Classification and Subtypes

ACADS is a member of the acyl-CoA dehydrogenase enzyme family, categorized based on the chain-length specificity of their fatty acid substrates:

• Short-chain acyl-CoA dehydrogenase (SCAD): Acts on fatty acids with 4-6 carbons.
• Medium-chain acyl-CoA dehydrogenase (MCAD): Processes fatty acids with 6-12 carbons.
• Long-chain acyl-CoA dehydrogenase (LCAD): Acts on fatty acids with 12-18 carbons.
• Very-long-chain acyl-CoA dehydrogenase (VLCAD): Targets fatty acids longer than 18 carbons.

ACADS specifically targets short-chain fatty acids, distinguishing it from other family members by its substrate specificity and kinetic properties.

Function and Biological Significance

ACADS plays a pivotal role in mitochondrial fatty acid β-oxidation by catalyzing the dehydrogenation of short-chain acyl-CoA substrates to trans-2-enoyl-CoA. This step is critical for:

1. Energy Metabolism: SCFAs generated from dietary fats or lipid stores are oxidized to acetyl-CoA, which enters the citric acid cycle and generates ATP through oxidative phosphorylation.
2. Ketogenesis: During fasting or low glucose availability, ACADS contributes to the production of ketone bodies, an alternative energy source for peripheral tissues, including the brain.
3. Metabolic Regulation: By processing short-chain fatty acids, ACADS helps maintain metabolic homeostasis and prevents the accumulation of potentially toxic acyl-CoA derivatives.

Clinical Issues

Short-Chain Acyl-CoA Dehydrogenase Deficiency (SCADD):

Pathophysiology: Mutations in the ACADS gene impair the enzyme's activity, leading to reduced β-oxidation of short-chain fatty acids. This results in the accumulation of metabolites such as butyrylcarnitine and ethylmalonic acid, which can have toxic effects.

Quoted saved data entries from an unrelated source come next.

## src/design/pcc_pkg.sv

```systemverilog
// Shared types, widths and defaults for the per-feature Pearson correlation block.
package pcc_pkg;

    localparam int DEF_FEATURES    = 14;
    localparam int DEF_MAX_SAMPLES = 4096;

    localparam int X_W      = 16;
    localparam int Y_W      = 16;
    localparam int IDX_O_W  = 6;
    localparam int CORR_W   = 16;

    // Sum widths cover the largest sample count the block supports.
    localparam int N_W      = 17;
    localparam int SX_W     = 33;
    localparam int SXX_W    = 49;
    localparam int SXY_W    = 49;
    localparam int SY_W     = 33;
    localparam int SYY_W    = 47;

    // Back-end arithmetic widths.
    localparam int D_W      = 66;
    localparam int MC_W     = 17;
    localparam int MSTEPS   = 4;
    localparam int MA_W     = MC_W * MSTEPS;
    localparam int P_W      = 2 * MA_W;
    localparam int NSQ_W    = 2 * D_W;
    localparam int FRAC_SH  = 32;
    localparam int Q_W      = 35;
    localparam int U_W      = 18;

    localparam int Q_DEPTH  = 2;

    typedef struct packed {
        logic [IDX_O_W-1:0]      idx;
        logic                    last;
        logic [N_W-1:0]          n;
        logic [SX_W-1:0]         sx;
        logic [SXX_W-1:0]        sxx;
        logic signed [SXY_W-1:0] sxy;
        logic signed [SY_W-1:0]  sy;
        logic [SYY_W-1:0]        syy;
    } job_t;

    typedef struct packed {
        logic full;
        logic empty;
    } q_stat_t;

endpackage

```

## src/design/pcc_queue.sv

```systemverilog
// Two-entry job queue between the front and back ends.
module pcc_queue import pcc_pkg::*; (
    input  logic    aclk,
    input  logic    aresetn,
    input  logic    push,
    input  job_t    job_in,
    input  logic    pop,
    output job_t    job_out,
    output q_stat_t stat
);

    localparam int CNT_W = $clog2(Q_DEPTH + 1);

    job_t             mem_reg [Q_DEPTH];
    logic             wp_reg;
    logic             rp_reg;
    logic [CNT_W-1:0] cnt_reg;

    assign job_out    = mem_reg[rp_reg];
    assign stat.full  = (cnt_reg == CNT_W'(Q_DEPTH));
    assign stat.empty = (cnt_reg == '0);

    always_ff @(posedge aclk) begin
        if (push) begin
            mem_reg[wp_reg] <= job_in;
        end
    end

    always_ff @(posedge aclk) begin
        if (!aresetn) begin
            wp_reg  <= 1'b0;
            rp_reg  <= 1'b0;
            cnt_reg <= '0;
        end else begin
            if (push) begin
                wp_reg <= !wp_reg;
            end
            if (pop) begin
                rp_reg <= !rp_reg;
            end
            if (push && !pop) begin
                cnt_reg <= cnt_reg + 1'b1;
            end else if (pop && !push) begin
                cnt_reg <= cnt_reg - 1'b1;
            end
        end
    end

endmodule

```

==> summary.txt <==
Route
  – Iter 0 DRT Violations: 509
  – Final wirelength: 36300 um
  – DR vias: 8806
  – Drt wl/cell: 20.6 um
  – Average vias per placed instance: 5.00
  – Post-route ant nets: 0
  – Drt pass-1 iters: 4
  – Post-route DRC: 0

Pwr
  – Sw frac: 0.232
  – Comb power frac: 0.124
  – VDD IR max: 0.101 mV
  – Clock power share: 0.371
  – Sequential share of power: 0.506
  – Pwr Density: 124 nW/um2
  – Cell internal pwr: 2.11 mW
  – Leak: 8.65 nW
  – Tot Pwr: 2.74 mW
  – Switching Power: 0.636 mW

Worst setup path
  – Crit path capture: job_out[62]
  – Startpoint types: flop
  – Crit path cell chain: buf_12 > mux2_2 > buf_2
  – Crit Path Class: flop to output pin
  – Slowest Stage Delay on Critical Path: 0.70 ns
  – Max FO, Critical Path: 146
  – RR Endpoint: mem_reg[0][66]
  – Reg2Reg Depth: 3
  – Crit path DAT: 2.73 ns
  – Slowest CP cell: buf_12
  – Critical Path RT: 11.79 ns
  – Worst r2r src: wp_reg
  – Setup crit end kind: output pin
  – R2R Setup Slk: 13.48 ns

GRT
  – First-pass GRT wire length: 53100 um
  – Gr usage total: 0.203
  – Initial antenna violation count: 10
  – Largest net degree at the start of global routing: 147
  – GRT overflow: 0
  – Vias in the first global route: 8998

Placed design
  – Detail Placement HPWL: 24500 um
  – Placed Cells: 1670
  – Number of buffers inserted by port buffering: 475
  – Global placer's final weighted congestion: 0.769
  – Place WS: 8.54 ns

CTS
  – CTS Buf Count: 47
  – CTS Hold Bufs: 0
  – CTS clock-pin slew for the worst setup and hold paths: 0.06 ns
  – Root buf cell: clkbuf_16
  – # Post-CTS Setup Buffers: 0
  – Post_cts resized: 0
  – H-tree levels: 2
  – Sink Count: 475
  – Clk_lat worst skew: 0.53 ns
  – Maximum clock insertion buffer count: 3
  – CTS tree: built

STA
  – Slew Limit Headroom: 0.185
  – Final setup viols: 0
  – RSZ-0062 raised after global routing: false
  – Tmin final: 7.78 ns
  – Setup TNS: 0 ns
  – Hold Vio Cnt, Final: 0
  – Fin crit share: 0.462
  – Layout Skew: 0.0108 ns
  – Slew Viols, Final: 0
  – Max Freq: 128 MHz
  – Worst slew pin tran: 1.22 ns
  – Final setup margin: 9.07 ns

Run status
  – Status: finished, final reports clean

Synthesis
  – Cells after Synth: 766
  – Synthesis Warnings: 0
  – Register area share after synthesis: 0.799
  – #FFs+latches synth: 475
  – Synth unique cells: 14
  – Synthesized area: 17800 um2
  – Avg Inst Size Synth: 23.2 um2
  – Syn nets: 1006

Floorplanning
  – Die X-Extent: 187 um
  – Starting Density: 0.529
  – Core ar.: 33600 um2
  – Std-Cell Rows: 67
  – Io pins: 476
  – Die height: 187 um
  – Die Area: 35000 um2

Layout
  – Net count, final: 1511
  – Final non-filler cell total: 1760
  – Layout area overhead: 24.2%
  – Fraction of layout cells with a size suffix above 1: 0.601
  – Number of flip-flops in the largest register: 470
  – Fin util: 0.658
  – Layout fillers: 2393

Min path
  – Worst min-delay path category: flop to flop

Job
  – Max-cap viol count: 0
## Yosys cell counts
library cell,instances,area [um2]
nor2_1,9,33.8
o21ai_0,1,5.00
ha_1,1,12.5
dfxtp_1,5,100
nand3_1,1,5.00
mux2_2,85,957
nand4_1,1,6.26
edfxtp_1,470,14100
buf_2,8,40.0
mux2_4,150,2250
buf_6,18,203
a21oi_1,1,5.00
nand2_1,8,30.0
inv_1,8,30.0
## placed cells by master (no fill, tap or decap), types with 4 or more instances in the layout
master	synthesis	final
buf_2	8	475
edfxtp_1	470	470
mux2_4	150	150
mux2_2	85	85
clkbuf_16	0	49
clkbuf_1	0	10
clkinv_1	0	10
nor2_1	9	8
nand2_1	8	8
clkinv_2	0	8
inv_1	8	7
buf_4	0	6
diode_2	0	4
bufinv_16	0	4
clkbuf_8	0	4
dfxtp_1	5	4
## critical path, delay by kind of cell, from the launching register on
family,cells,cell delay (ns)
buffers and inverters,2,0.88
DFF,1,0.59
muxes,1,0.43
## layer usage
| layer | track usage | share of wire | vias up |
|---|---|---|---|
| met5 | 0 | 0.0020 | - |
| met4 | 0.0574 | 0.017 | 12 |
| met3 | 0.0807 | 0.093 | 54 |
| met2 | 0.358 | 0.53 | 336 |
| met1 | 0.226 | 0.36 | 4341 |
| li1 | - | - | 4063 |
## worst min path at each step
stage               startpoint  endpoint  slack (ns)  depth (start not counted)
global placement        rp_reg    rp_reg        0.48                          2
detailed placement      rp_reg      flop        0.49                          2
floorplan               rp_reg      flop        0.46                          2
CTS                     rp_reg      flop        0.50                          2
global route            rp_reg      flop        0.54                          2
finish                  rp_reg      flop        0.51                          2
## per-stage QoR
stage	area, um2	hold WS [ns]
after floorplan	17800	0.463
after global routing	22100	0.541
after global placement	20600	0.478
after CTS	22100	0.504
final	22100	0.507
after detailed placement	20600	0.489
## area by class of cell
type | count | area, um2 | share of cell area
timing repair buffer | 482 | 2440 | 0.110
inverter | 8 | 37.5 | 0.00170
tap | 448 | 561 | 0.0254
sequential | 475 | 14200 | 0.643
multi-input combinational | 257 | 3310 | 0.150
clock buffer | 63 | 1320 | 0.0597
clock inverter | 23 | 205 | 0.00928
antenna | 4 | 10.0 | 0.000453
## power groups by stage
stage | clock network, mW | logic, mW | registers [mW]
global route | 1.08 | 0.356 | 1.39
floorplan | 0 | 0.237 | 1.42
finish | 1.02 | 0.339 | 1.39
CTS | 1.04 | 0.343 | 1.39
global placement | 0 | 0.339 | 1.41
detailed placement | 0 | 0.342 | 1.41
`src/design/pcc_pkg.sv`:
```
// Shared types, widths and defaults for the per-feature Pearson correlation block.
package pcc_pkg;

    localparam int DEF_FEATURES    = 14;
    localparam int DEF_MAX_SAMPLES = 4096;

    localparam int X_W      = 16;
    localparam int Y_W      = 16;
    localparam int IDX_O_W  = 6;
    localparam int CORR_W   = 16;

    // Sum widths cover the largest sample count the block supports.
    localparam int N_W      = 17;
    localparam int SX_W     = 33;
    localparam int SXX_W    = 49;
    localparam int SXY_W    = 49;
    localparam int SY_W     = 33;
    localparam int SYY_W    = 47;

    // Back-end arithmetic widths.
    localparam int D_W      = 66;
    localparam int MC_W     = 17;
    localparam int MSTEPS   = 4;
    localparam int MA_W     = MC_W * MSTEPS;
    localparam int P_W      = 2 * MA_W;
    localparam int NSQ_W    = 2 * D_W;
    localparam int FRAC_SH  = 32;
    localparam int Q_W      = 35;
    localparam int U_W      = 18;

    localparam int Q_DEPTH  = 2;

    typedef struct packed {
        logic [IDX_O_W-1:0]      idx;
        logic                    last;
        logic [N_W-1:0]          n;
        logic [SX_W-1:0]         sx;
        logic [SXX_W-1:0]        sxx;
        logic signed [SXY_W-1:0] sxy;
        logic signed [SY_W-1:0]  sy;
        logic [SYY_W-1:0]        syy;
    } job_t;

    typedef struct packed {
        logic full;
        logic empty;
    } q_stat_t;

endpackage

```
`src/design/pcc_mul.sv`:
```
// Sequential multiplier: one 68x17 partial product per cycle.
module pcc_mul import pcc_pkg::*; (
    input  logic            aclk,
    input  logic            aresetn,
    input  logic            start,
    input  logic [MA_W-1:0] a,
    input  logic [MA_W-1:0] b,
    output logic            done,
    output logic [P_W-1:0]  p
);

    localparam int SC_W = (MSTEPS > 1) ? $clog2(MSTEPS) : 1;

    logic [MA_W-1:0]      a_reg;
    logic [MA_W-1:0]      b_reg;
    logic [P_W-1:0]       acc_reg;
    logic [SC_W-1:0]      cnt_reg;
    logic                 busy_reg;
    logic                 done_reg;
    logic [MA_W+MC_W-1:0] partial;

    assign partial = a_reg * b_reg[MA_W-1 -: MC_W];
    assign done    = done_reg;
    assign p       = acc_reg;

    always_ff @(posedge aclk) begin
        if (start) begin
            a_reg   <= a;
            b_reg   <= b;
            acc_reg <= '0;
        end else if (busy_reg) begin
            acc_reg <= (acc_reg << MC_W) + P_W'(partial);
            b_reg   <= b_reg << MC_W;
        end
    end

    always_ff @(posedge aclk) begin
        if (!aresetn) begin
            busy_reg <= 1'b0;
            done_reg <= 1'b0;
            cnt_reg  <= '0;
        end else begin
            done_reg <= 1'b0;
            if (start) begin
                busy_reg <= 1'b1;
                cnt_reg  <= '0;
            end else if (busy_reg) begin
                cnt_reg <= cnt_reg + 1'b1;
                if (cnt_reg == SC_W'(MSTEPS - 1)) begin
                    busy_reg <= 1'b0;
                    done_reg <= 1'b1;
                end
            end
        end
    end

endmodule

```
`config.mk`:
```
export PLATFORM = sky130hd
export DESIGN_NAME = pcc_mul
export DESIGN_NICKNAME = d
export VERILOG_FILES = /design/src/design/pcc_pkg.sv /design/src/design/pcc_mul.sv
export SDC_FILE = /design/constraint.sdc
export NUM_CORES = 2
export LEC_CHECK = 0
export BUFFER_PORTS_ARGS = -buffer_cell sky130_fd_sc_hd__buf_2
export CELL_PAD_IN_SITES_DETAIL_PLACEMENT = 1
export CELL_PAD_IN_SITES_GLOBAL_PLACEMENT = 2
export CORE_UTILIZATION = 40
export DETAILED_ROUTE_END_ITERATION = 8
export PLACE_DENSITY = 0.86
export SETUP_SLACK_MARGIN = 0.3
export SYNTH_ARGS = -nofsm -noshare
export SYNTH_HDL_FRONTEND = slang
export SYNTH_SLANG_ARGS = --single-unit
```
`constraint.sdc`:
```
create_clock -name aclk -period 9.9 [get_ports aclk]
set_clock_uncertainty 0.05 [all_clocks]
set_input_delay 0.99 -clock aclk [delete_from_list [all_inputs] [get_ports aclk]]
set_output_delay 0.99 -clock aclk [all_outputs]
set_load 0.03 [all_outputs]
```
==> results.sh <==
export IMPL_outcome="finished clean"
export IMPL_cpMostUsedCell="fa_1"
export IMPL_hp_class="flop to flop"
export IMPL_rr_worst_depth=24
export IMPL_dpl_hpwl_um=140500
export IMPL_num_vias=38814
export IMPL_drive_above_1_share_pct=8.928
export IMPL_fin_util_pct=44.04
export IMPL_async_flop_share_pct=0
export IMPL_critPathKind="flop to flop"
export IMPL_cts_tree="yes"
export IMPL_fillerInstances=14311
export IMPL_io_buffers=275
export IMPL_antenna_found_initial=11
export IMPL_synth_edf_count=136
export IMPL_wl_per_cell_um=24.11
export IMPL_insertion_delay_ns=0.64
export IMPL_clock_sinks=276
export IMPL_cp_start_kind="flop"
export IMPL_crit_path_top_delay_cell="edfxtp_1"
export IMPL_pre_cts_slack_ns=1.133
export IMPL_cts_hold_buf=0
export IMPL_yosys_area_top_type="fa_1"
export IMPL_cp_end_kind="flop"
export IMPL_cp_top_family="adder cells"
export IMPL_num_rows=128
export IMPL_overflow=0
export IMPL_synth_most_common_cell="inv_1"
export IMPL_grt_usage_pct=28.97
export IMPL_hold_violations=0
export IMPL_reg2reg_to="p[85]$_SDFFE_PP0P_"
export IMPL_multiInputGateArea_mm2=0.03626
export IMPL_ctsResizeCount=0
export IMPL_fin_nets=7032
export IMPL_max_slew_margin_rel_pct=8.105
export IMPL_syn_area_mm2=0.04942
export IMPL_slew_violations=0
export IMPL_die_h_um=353.5
export IMPL_clock_path_buffers=3
export IMPL_grt_start_max_net_pins=74
export IMPL_synth_seq_cells=276
export IMPL_synth_ff_type="dfxtp_1"
export IMPL_io_pins=276
export IMPL_cp_endpoint="p[85]$_SDFFE_PP0P_"
export IMPL_cts_setup_buffers=0
export IMPL_cts_root_buf="clkbuf_16"
export IMPL_max_freq_ghz=0.1129
export IMPL_r2r_slack_ns=1.05
export IMPL_netlist_instances=5586
export IMPL_initial_core_util_pct=40.44
export IMPL_cts_clk_slew_worst_paths_ns=0.07
export IMPL_synth_area_leaders="fa_1 (43%), inv_1 (10%), edfxtp_1 (8.3%)"
export IMPL_ys_types=71
export IMPL_ys_seq_area_share_pct=13.93
export IMPL_cp_depth=24
export IMPL_synth_fp_nets=6960
export IMPL_synth_top_area_share_pct=42.82
export IMPL_grt_pass1_wl_um=272800
export IMPL_holdWs_ns=0.4323
export IMPL_rsz0062_at_grt="false"
export IMPL_grt_pass1_vias=44422
export IMPL_maxCapViolations=0
export IMPL_seqCellArea_mm2=0.006890
export IMPL_critPathMaxFanout=26
export IMPL_drtIter0Drc=2510
export IMPL_die_area_mm2=0.1250
export IMPL_setup_worst_path_start="b_reg[53]$_DFFE_PP_"
export IMPL_via_per_inst=5.300
export IMPL_finalCriticalPeriod_ns=8.854
export IMPL_dieWidth_um=353.5
export IMPL_crit_chain="buf_4, nand2_1, fa_1, inv_1, fa_1, inv_1, fa_1, inv_1, fa_1, fa_1, inv_1, fa_1, inv_1, ha_1, a21oi_1, o21a_1, a21bo_2, a211oi_1, a2bb2oi_1, and2_1, o31ai_2, a211o_1, and3_1, or3_1"
export IMPL_htree_levels=2
export IMPL_cts_made_buffers=40
export IMPL_worst_pin_slew_ns=1.378
export IMPL_largest_register_ff_count=136
export IMPL_coreArea_mm2=0.1222
export IMPL_dr_pass1_iters=5
export IMPL_ant_nets=0
export IMPL_setup_slack_ns=1.046
export IMPL_finalCritPeriodShare_pct=89.44
export IMPL_synthTopCellsByCount="inv_1 (1328), fa_1 (1057), nand2_1 (1013)"
export IMPL_syn_to_final_growth_pct=8.884
export IMPL_drc=0
export IMPL_yosys_warnings=0
export IMPL_setup_viol=0
export IMPL_rr_startpoint="b_reg[53]$_DFFE_PP_"
export IMPL_crit_buf_inv=6
export IMPL_setup_tns_ns=0
export IMPL_cp_required_ns=10.39
export IMPL_worstPathArrival_ns=9.34
export IMPL_routed_wl_um=176500
export IMPL_gp_congestion=0.9532
export IMPL_cp_slowest_stage_delay_ns=1.06
export IMPL_syn_area_per_cell_um2=8.848
## tightest hold or removal path, delay by kind of cell (launching register included)
family | cells | cell delay, ns
simple gates | 2 | 0.13
flops | 1 | 0.31
## cell type report
type,instances,area share (%)
sequential,276,12.80
antenna,8,0.03720
inverter,1328,9.268
tap,1625,3.778
clock buffer,50,2.009
clock inverter,24,0.6603
multi-input combinational,3646,67.39
timing repair buffer,366,4.055
## how the worst min path moves through the flow
| stage | startpoint | endpoint | cells past startpoint |
|---|---|---|---|
| 2_1_floorplan | cnt_reg[1]$_SDFFE_PP0P_ | cnt_reg[1]$_SDFFE_PP0P_ | 2 |
| 3_3_place_gp | p[119]$_SDFFE_PP0P_ | p[119]$_SDFFE_PP0P_ | 2 |
| 3_5_place_dp | p[119]$_SDFFE_PP0P_ | p[119]$_SDFFE_PP0P_ | 2 |
| 4_1_cts | a[47] | a_reg[47]$_DFFE_PP_ | 1 |
| 5_1_grt | a[47] | a_reg[47]$_DFFE_PP_ | 1 |
| 6_report | p[119]$_SDFFE_PP0P_ | p[119]$_SDFFE_PP0P_ | 2 |
## metal layers
metal  up-vias  track usage [%]  share of wire (%)
li1      16646                -                  -
met1     20622            37.80                 41
met2      1232            49.26                 49
met3       314            3.680                5.8
met4         0            10.55                3.9
met5         -                0                  0
## stage by stage
step           instances  area, um2
2_1_floorplan       5586      49420
3_3_place_gp        7241      52360
3_5_place_dp        7241      52360
4_1_cts             7315      53790
5_1_grt             7322      53810
6_report            7323      53810
## logic make-up (layout without fill, tap and decap cells)
kind of cell / after synthesis / count (layout) / synth area share, %
fa+ha+maj: 1235 / 1235 / 47.32
other cells: 0 / 8 / 0
simple gates: 1744 / 1744 / 15.99
xor+xnor: 122 / 122 / 2.162
mux: 101 / 101 / 2.175
flops: 276 / 276 / 13.93
buf+inv: 1664 / 1768 / 12.71
compound gates: 444 / 444 / 5.706
## cells in the final DEF, fill, tap and decap left out, types with 7 or more instances in the layout
| cell | Yosys | final |
|---|---|---|
| buf_2 | 24 | 274 |
| o21bai_1 | 14 | 14 |
| mux2_2 | 51 | 51 |
| nor2b_1 | 10 | 10 |
| nor3_1 | 39 | 39 |
| and3_1 | 16 | 16 |
| buf_12 | 0 | 9 |
| clkbuf_16 | 0 | 42 |
| a21o_1 | 26 | 26 |
| nand4_1 | 50 | 50 |
| dfxtp_1 | 140 | 139 |
| mux2i_1 | 50 | 50 |
| o22ai_1 | 22 | 22 |
| o21a_1 | 13 | 13 |
| inv_1 | 1328 | 1327 |
| xor2_1 | 42 | 42 |
| edfxtp_1 | 136 | 136 |
| o211ai_1 | 8 | 8 |
| or3_1 | 11 | 11 |
| nor2_1 | 179 | 178 |
| fa_1 | 1057 | 1057 |
| nand2_1 | 1013 | 1013 |
| a211oi_1 | 41 | 41 |
| ha_1 | 178 | 178 |
| nor4_1 | 17 | 17 |
| a31oi_1 | 8 | 8 |
| clkbuf_1 | 297 | 8 |
| clkinv_2 | 0 | 7 |
| xnor2_1 | 80 | 80 |
| nand3_1 | 34 | 34 |
| diode_2 | 0 | 8 |
| o21ai_0 | 111 | 111 |
| a21oi_1 | 137 | 137 |
| and2_1 | 345 | 345 |
| buf_4 | 1 | 82 |
Power is left out: the tool's default activity adds up to more than one toggle a clock period on the data nets, which glitch-free logic cannot reach.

Symptoms: SCADD is highly variable in clinical presentation. While many individuals remain asymptomatic, others may experience:

• Hypoglycemia
• Muscle weakness or hypotonia
• Developmental delays
• Vomiting and lethargy during metabolic stress

Diagnosis: Diagnostic approaches include:

• Newborn screening: Elevated levels of butyrylcarnitine (C4-acylcarnitine) in dried blood spots.
• Genetic testing: Identification of pathogenic variants in the ACADS gene.
• Biochemical assays: Measurement of ethylmalonic acid in urine and butyrylcarnitine in plasma.

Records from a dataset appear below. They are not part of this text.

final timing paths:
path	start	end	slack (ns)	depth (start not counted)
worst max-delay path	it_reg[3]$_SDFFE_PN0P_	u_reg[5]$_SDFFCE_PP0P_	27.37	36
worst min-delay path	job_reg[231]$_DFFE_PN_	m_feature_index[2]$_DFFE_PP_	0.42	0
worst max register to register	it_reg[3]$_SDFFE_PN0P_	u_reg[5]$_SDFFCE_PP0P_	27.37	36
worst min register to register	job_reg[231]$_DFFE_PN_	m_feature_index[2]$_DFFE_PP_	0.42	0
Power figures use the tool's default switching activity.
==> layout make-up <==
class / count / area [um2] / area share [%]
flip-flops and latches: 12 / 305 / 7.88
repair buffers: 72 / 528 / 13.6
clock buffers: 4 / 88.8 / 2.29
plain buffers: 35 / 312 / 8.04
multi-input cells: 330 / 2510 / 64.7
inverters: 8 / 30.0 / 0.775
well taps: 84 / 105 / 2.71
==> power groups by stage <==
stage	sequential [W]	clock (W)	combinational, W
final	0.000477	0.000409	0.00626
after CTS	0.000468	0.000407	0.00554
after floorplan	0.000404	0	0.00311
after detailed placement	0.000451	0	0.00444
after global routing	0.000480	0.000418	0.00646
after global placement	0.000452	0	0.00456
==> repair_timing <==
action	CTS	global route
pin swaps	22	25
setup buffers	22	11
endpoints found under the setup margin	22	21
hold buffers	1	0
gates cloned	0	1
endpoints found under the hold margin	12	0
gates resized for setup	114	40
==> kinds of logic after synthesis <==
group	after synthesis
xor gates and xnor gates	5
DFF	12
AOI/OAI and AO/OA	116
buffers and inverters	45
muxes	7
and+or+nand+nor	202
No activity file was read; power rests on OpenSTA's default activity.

Treatment: Management strategies focus on preventing metabolic crises through:

• Frequent feeding to avoid fasting
• High-carbohydrate, low-fat diets
• Supplementation with carnitine to facilitate the excretion of accumulated fatty acid metabolites

Other Clinical Associations: Emerging research suggests that variations in ACADS activity may influence broader metabolic conditions, including insulin resistance and lipid metabolism disorders. However, these associations require further investigation.

Summary

ACADS is a mitochondrial enzyme essential for the β-oxidation of short-chain fatty acids, linking fatty acid metabolism to cellular energy production. Structurally, it is a homotetramer with specialized domains for FAD binding and substrate recognition. The enzyme's role in maintaining energy homeostasis underscores its importance in human metabolism. Mutations in the ACADS gene result in SCADD, a disorder with variable clinical severity, emphasizing the need for early diagnosis and metabolic management. The continued study of ACADS and its interactions within the metabolic network holds promise for advancing our understanding of metabolic health and disease.